→ **Exercise input**:
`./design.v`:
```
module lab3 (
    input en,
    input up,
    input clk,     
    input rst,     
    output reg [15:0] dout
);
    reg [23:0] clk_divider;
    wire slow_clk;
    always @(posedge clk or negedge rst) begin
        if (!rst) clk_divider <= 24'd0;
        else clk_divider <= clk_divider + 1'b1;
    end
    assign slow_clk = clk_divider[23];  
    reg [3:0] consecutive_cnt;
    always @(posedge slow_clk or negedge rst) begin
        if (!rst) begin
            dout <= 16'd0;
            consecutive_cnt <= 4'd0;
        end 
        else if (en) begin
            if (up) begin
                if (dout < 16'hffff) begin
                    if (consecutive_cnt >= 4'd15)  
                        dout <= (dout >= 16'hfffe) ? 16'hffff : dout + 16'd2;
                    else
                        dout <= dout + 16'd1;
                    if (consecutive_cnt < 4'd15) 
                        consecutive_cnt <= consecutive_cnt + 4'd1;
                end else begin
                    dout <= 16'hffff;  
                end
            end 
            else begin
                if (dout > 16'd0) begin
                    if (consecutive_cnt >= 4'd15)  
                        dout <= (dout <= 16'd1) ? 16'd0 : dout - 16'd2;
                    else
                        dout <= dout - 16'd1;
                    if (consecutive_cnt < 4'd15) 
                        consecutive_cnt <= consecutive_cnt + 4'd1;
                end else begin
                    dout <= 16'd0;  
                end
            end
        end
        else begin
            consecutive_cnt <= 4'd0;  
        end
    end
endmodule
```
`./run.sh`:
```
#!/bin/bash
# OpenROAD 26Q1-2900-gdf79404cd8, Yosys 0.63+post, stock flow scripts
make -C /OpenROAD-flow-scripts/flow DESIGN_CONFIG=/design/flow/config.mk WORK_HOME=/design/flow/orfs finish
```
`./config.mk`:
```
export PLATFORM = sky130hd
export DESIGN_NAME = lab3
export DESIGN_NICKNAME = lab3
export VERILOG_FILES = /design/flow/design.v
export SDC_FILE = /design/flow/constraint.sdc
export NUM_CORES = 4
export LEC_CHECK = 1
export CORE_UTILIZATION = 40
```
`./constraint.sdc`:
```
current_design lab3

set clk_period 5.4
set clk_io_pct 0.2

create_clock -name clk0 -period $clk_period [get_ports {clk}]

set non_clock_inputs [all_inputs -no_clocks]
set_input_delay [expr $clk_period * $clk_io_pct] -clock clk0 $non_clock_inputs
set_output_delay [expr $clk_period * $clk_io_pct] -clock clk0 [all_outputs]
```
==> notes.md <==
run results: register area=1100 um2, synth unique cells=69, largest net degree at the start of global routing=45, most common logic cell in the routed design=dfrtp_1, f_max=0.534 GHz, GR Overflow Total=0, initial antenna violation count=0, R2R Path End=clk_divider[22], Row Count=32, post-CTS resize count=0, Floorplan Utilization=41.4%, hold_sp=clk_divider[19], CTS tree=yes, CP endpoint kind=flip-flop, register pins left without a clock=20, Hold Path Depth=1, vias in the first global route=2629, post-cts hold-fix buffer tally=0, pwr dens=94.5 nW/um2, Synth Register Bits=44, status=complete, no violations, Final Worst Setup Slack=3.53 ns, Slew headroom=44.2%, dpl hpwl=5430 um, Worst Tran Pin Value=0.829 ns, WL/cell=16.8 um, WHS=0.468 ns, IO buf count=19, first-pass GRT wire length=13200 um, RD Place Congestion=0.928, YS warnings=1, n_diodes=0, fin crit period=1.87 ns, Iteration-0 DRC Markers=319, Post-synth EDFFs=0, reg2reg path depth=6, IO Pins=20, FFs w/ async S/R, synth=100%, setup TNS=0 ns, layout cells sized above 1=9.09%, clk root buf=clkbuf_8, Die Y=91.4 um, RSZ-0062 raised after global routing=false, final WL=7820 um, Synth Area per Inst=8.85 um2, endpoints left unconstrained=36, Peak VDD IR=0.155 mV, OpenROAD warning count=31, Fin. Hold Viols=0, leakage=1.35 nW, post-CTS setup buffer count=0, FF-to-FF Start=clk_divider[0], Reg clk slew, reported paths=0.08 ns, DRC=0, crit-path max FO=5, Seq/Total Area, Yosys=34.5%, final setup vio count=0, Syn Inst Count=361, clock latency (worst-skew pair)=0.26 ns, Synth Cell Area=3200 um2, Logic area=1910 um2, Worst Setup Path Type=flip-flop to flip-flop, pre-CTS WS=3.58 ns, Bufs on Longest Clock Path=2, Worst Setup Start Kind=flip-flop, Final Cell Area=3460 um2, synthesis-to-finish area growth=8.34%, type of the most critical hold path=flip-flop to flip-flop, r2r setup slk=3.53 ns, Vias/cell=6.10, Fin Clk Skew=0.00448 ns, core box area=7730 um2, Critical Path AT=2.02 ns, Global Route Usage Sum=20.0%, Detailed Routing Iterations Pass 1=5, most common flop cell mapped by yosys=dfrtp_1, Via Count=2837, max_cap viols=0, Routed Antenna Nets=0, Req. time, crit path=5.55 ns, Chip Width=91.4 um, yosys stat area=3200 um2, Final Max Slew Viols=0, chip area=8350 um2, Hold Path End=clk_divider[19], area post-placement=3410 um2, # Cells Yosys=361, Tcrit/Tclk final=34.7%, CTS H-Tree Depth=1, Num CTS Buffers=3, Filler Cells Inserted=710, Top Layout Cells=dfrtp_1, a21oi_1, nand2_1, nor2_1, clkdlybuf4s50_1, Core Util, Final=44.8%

---

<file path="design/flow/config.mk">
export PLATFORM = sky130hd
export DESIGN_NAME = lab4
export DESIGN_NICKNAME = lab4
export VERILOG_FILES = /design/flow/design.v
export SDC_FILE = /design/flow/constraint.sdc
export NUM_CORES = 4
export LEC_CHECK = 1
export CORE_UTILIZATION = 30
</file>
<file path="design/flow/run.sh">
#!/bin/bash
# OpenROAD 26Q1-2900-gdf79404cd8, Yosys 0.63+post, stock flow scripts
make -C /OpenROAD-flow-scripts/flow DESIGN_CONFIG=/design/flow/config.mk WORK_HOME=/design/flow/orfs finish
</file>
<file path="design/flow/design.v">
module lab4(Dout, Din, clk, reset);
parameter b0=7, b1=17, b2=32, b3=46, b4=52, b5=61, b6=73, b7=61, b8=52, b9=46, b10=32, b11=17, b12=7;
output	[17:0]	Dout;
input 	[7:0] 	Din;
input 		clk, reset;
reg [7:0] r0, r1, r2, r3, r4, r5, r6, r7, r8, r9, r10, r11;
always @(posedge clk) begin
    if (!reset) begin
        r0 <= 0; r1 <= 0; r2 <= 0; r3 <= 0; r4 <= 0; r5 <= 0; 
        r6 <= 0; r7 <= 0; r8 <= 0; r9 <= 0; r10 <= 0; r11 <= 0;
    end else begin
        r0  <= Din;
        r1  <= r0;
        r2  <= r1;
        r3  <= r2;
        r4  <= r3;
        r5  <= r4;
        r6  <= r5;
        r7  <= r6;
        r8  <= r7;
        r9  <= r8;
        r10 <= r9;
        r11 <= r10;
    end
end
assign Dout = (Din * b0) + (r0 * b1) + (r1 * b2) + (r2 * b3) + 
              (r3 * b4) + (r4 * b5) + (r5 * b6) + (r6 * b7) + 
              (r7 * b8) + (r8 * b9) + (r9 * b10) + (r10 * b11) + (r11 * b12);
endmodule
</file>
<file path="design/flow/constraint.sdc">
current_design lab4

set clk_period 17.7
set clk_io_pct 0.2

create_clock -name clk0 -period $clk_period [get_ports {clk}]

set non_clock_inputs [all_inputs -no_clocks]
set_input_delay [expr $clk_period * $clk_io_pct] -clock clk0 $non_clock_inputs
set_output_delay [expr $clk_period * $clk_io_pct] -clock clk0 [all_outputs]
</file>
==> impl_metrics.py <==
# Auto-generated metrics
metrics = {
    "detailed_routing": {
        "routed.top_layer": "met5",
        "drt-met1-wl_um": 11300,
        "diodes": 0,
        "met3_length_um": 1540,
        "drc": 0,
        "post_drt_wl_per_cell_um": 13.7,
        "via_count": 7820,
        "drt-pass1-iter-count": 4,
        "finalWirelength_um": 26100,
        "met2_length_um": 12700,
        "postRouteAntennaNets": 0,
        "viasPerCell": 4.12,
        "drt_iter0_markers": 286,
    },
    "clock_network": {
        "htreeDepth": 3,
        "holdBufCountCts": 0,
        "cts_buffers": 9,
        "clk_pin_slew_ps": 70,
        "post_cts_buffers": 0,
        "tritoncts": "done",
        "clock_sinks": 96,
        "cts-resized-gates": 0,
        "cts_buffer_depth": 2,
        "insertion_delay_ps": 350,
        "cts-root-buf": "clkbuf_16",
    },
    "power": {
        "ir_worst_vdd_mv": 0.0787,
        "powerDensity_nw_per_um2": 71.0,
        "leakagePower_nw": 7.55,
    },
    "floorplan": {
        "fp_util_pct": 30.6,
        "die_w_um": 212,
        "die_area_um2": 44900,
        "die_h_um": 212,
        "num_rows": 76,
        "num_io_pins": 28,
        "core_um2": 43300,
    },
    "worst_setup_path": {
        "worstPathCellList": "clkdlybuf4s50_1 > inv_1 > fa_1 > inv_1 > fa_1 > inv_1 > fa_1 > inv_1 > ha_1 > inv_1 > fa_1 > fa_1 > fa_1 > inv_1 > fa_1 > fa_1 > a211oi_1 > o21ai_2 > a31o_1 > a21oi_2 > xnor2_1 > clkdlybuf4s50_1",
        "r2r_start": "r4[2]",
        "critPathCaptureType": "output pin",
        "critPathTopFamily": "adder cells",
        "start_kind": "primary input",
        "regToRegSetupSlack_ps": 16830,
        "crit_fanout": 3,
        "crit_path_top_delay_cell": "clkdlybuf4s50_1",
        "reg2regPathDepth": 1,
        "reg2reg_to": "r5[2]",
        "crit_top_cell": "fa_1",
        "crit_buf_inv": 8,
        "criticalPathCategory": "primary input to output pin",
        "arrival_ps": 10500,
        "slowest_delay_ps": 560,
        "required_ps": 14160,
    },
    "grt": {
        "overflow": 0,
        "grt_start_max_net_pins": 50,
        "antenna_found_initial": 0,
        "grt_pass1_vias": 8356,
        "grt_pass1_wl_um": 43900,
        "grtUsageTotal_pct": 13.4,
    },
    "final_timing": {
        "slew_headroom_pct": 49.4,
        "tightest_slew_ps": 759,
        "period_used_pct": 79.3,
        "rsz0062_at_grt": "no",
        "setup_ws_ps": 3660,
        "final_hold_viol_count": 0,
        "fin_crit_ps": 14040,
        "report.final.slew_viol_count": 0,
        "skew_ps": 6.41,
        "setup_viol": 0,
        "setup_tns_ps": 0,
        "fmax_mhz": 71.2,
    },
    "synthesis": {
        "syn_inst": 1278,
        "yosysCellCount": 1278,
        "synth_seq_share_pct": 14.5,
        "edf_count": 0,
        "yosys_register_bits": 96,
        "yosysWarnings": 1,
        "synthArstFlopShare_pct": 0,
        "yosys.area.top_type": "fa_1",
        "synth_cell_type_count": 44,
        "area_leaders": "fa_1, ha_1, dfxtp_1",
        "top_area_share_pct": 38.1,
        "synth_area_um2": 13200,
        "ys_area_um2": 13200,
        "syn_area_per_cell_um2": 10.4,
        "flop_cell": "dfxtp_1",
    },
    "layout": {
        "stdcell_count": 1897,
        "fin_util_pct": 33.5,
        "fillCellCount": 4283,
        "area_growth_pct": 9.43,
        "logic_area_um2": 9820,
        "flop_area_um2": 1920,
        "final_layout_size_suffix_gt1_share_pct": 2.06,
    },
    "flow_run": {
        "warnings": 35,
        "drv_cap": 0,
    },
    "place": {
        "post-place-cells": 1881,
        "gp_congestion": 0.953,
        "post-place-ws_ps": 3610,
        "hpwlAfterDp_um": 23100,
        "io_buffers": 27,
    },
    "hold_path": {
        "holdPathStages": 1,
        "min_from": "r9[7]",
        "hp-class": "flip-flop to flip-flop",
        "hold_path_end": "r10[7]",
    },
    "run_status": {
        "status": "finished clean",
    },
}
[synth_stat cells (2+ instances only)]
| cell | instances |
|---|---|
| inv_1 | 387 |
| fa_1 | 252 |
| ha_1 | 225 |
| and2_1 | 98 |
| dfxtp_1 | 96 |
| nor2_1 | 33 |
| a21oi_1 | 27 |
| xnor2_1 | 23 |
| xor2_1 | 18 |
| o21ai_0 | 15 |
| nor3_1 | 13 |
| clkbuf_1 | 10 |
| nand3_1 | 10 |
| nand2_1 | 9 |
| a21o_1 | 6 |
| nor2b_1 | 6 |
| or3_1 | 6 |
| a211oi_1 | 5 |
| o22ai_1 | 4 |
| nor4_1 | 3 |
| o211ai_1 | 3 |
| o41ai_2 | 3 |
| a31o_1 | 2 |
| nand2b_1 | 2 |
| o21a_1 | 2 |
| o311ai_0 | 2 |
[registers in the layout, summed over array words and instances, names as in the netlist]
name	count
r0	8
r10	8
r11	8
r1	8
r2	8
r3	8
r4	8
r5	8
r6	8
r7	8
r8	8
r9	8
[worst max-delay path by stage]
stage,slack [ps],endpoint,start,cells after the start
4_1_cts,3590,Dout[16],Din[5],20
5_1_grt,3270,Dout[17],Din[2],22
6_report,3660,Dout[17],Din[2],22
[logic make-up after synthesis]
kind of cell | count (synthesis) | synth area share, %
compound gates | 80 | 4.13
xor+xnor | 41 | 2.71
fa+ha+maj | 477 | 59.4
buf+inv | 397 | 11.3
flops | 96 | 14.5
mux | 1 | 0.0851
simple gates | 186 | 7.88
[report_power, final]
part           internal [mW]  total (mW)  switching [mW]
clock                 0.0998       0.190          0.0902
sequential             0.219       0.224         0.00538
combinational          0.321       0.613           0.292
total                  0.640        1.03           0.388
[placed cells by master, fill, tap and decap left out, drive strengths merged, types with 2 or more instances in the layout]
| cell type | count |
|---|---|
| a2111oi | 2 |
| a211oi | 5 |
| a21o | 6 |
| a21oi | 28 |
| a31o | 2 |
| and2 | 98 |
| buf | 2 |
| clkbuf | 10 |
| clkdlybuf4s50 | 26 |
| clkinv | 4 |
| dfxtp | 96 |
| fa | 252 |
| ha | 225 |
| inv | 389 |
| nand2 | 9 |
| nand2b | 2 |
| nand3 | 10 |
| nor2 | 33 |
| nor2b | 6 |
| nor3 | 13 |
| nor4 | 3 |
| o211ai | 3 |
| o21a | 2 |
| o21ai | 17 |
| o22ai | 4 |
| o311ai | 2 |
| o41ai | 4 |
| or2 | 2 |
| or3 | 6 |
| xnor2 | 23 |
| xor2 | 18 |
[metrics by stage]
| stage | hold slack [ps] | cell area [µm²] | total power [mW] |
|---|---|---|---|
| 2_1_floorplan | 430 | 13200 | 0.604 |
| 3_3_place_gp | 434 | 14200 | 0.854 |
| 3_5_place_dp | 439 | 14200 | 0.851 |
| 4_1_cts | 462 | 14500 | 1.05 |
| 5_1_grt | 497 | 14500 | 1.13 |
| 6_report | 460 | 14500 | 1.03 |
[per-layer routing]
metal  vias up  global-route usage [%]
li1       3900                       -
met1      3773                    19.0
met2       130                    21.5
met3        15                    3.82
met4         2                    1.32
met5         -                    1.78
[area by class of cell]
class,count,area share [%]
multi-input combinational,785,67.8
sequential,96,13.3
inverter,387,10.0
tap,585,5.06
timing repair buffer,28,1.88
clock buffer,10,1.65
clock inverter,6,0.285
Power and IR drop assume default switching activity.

==

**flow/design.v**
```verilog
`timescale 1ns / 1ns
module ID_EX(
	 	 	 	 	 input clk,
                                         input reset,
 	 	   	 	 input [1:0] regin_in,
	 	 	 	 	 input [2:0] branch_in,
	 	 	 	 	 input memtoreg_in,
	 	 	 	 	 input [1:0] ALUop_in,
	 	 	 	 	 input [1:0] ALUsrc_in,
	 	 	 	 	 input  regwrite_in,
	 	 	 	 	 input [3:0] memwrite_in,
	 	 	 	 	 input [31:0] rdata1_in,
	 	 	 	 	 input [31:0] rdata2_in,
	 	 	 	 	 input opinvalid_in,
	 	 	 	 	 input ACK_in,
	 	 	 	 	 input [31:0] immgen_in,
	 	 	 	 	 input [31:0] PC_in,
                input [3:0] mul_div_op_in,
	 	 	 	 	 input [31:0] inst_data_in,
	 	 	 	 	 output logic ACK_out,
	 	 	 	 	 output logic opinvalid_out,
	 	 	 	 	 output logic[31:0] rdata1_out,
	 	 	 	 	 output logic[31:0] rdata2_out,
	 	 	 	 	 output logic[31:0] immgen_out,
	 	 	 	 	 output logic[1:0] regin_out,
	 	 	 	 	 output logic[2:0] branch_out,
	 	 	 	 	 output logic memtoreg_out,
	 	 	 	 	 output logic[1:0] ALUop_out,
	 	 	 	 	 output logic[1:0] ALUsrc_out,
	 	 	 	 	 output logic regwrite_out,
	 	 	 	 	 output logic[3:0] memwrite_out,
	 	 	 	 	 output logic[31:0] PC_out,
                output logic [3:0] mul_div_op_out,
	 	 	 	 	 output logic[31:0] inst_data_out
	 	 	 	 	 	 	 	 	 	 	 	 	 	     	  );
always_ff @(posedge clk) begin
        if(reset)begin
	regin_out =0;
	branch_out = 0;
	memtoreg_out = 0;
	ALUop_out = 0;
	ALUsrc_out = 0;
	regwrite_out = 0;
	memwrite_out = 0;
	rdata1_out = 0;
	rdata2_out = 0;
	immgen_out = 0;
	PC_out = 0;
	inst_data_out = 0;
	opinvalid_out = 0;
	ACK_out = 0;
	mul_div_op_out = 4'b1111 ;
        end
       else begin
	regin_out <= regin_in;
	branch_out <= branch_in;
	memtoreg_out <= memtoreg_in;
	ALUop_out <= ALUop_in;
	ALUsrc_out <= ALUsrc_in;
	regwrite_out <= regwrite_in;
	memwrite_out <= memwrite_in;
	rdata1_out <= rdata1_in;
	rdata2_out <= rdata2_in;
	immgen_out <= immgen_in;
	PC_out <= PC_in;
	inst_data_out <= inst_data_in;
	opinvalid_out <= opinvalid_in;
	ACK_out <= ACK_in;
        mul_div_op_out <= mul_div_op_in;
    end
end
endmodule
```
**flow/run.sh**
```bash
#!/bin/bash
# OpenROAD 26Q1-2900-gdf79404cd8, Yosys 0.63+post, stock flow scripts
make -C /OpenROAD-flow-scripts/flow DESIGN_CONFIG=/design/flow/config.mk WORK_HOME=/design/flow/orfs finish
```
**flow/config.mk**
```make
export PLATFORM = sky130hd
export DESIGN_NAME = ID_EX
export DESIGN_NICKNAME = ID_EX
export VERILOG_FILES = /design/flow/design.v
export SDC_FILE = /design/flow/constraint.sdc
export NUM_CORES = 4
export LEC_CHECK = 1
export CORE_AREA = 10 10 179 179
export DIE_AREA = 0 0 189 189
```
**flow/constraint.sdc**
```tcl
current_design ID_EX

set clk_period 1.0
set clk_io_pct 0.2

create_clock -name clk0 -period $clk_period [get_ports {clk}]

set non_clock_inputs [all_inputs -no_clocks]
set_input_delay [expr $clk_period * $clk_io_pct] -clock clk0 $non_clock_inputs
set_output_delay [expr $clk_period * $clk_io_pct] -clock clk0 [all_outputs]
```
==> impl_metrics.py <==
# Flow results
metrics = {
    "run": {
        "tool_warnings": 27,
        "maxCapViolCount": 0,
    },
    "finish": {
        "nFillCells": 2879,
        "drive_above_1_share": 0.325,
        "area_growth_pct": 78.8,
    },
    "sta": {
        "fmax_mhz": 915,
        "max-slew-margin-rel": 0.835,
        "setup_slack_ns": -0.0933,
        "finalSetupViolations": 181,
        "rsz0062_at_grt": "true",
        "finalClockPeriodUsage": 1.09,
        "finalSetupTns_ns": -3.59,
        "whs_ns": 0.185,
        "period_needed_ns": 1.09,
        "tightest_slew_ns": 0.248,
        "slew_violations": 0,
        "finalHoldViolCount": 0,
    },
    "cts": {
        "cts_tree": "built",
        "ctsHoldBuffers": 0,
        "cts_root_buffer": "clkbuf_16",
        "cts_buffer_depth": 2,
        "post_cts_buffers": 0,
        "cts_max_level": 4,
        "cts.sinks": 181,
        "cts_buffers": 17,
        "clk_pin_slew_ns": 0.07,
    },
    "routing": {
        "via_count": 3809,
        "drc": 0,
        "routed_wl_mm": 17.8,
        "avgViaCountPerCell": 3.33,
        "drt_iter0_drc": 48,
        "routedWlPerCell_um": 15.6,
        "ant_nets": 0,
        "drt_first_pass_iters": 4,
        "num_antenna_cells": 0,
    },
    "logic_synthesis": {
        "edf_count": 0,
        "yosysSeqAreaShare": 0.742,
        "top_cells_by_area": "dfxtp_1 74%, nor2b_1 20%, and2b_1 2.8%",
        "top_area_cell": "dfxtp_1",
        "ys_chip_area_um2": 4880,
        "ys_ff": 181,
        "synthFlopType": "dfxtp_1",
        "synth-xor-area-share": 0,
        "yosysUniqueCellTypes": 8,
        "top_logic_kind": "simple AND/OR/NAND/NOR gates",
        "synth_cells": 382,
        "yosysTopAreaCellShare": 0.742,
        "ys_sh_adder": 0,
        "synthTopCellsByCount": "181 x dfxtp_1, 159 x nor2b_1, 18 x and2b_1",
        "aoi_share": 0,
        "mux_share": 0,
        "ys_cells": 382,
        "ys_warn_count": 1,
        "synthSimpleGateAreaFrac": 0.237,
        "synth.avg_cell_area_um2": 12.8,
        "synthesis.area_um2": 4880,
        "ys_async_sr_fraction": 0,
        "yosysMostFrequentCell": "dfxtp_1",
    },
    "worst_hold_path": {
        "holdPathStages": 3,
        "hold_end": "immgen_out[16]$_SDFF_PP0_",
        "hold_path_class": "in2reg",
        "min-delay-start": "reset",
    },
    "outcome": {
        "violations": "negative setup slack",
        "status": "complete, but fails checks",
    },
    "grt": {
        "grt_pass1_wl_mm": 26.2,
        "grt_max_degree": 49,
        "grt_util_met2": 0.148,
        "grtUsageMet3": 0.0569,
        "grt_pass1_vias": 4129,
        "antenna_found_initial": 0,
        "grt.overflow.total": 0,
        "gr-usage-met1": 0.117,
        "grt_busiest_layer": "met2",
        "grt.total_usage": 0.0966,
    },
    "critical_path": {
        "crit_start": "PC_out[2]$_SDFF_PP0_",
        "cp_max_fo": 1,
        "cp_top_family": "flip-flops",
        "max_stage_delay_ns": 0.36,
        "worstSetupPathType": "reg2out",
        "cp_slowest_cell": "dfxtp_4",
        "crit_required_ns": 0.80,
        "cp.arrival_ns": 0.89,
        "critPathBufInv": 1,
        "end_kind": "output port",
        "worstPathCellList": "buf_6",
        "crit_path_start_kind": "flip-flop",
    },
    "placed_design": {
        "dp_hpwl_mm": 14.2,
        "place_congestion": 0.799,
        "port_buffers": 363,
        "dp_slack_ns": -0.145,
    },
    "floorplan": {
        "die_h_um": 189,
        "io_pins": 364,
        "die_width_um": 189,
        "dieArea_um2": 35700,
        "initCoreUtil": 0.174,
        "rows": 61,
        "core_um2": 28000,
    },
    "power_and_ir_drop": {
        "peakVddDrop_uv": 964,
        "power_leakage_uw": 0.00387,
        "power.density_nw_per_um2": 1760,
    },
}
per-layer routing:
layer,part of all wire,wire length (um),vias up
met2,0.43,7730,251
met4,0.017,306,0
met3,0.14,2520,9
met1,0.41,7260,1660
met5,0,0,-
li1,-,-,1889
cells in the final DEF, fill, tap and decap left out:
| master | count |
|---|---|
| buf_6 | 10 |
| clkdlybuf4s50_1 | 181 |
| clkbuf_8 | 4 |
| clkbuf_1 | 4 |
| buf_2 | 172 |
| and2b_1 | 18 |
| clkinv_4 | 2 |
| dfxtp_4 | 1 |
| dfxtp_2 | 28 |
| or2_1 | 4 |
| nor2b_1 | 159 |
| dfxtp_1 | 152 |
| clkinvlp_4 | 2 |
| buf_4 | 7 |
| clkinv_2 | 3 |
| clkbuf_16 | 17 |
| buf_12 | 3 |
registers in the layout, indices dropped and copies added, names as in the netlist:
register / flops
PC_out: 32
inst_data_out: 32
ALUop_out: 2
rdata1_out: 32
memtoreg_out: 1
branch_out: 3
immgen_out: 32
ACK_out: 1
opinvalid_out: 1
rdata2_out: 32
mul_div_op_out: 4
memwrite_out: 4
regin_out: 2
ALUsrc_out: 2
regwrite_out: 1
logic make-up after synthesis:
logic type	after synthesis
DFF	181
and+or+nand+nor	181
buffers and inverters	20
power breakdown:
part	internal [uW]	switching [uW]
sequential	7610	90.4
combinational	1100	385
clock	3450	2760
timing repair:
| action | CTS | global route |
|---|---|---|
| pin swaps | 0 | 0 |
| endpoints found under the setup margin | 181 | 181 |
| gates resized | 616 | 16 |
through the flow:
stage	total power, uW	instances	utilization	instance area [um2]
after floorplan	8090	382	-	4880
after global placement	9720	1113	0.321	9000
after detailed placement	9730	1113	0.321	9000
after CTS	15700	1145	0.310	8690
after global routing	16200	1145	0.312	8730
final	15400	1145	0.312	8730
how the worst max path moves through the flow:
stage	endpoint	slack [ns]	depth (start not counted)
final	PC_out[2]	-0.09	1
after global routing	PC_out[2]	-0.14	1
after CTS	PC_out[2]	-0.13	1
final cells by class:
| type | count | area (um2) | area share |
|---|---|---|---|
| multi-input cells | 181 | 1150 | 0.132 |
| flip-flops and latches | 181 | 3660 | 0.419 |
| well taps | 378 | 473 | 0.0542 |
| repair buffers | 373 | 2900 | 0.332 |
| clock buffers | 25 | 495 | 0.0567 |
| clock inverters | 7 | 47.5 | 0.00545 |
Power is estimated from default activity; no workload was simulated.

→ **Problem**: Above are the records; copy each line from them that includes the string "netlist".

→ **Completed exercise**:
[registers in the layout, summed over array words and instances, names as in the netlist]
registers in the layout, indices dropped and copies added, names as in the netlist:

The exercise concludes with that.